> [REQUIRED ACTION]
Go to the line that contains "- In sequential" and transcribe from there to the end of the entries, that line and the last one included.

> [INFORMATION PROVIDED]
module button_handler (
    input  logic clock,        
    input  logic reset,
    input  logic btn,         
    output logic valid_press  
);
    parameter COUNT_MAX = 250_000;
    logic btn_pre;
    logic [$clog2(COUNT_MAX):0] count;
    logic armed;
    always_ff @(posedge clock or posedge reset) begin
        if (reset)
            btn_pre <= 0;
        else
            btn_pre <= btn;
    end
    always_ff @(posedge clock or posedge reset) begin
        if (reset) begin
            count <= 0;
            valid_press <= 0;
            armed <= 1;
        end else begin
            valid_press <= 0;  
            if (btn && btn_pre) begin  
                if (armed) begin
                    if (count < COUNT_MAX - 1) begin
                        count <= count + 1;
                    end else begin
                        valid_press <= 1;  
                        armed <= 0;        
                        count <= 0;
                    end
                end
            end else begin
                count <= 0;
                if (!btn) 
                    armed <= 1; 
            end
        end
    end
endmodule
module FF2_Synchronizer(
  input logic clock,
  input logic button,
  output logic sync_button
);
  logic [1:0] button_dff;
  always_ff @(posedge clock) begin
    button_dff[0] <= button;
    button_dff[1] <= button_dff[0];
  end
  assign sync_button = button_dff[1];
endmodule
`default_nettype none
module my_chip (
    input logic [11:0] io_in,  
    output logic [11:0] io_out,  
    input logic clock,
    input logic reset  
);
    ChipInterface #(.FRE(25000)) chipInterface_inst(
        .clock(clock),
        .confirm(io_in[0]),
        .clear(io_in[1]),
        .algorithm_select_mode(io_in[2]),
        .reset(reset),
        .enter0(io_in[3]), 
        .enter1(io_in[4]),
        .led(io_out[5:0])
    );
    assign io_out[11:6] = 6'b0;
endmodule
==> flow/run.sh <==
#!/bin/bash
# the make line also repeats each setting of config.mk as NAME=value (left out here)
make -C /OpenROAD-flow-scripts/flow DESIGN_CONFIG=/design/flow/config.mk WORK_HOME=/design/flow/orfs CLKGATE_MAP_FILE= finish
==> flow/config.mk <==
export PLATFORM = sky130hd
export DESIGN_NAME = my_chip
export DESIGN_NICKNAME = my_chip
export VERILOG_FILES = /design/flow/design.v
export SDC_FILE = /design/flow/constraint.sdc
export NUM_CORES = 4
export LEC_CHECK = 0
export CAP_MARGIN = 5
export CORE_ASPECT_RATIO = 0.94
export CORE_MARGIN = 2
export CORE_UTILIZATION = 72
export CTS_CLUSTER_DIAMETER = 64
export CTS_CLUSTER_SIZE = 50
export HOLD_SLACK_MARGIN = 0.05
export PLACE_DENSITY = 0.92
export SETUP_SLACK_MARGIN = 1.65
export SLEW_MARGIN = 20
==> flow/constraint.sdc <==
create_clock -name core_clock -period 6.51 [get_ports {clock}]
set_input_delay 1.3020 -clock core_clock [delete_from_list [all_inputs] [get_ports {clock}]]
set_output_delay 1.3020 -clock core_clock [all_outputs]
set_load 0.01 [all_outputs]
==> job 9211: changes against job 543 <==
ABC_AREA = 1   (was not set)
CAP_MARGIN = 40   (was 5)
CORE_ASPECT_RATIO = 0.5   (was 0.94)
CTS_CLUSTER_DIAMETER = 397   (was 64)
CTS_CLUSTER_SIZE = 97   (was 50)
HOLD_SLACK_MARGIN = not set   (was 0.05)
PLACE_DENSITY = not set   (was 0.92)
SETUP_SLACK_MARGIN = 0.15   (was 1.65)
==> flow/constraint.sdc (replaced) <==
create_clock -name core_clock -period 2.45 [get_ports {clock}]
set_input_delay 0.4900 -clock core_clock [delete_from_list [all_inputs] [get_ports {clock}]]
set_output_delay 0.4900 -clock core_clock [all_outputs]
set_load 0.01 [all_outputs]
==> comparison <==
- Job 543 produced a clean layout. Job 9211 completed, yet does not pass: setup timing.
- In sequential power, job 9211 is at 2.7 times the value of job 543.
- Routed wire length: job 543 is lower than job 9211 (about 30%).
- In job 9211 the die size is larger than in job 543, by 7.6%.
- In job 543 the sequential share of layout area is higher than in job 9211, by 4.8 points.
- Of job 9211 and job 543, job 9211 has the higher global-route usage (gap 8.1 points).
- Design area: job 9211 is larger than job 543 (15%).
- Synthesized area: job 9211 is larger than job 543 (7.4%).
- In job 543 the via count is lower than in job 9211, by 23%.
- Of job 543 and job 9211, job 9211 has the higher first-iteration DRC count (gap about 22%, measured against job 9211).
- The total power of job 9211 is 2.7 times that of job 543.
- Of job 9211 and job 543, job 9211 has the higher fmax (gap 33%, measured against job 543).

> [TASK RESPONSE]
- In sequential power, job 9211 is at 2.7 times the value of job 543.
- Routed wire length: job 543 is lower than job 9211 (about 30%).
- In job 9211 the die size is larger than in job 543, by 7.6%.
- In job 543 the sequential share of layout area is higher than in job 9211, by 4.8 points.
- Of job 9211 and job 543, job 9211 has the higher global-route usage (gap 8.1 points).
- Design area: job 9211 is larger than job 543 (15%).
- Synthesized area: job 9211 is larger than job 543 (7.4%).
- In job 543 the via count is lower than in job 9211, by 23%.
- Of job 543 and job 9211, job 9211 has the higher first-iteration DRC count (gap about 22%, measured against job 9211).
- The total power of job 9211 is 2.7 times that of job 543.
- Of job 9211 and job 543, job 9211 has the higher fmax (gap 33%, measured against job 543).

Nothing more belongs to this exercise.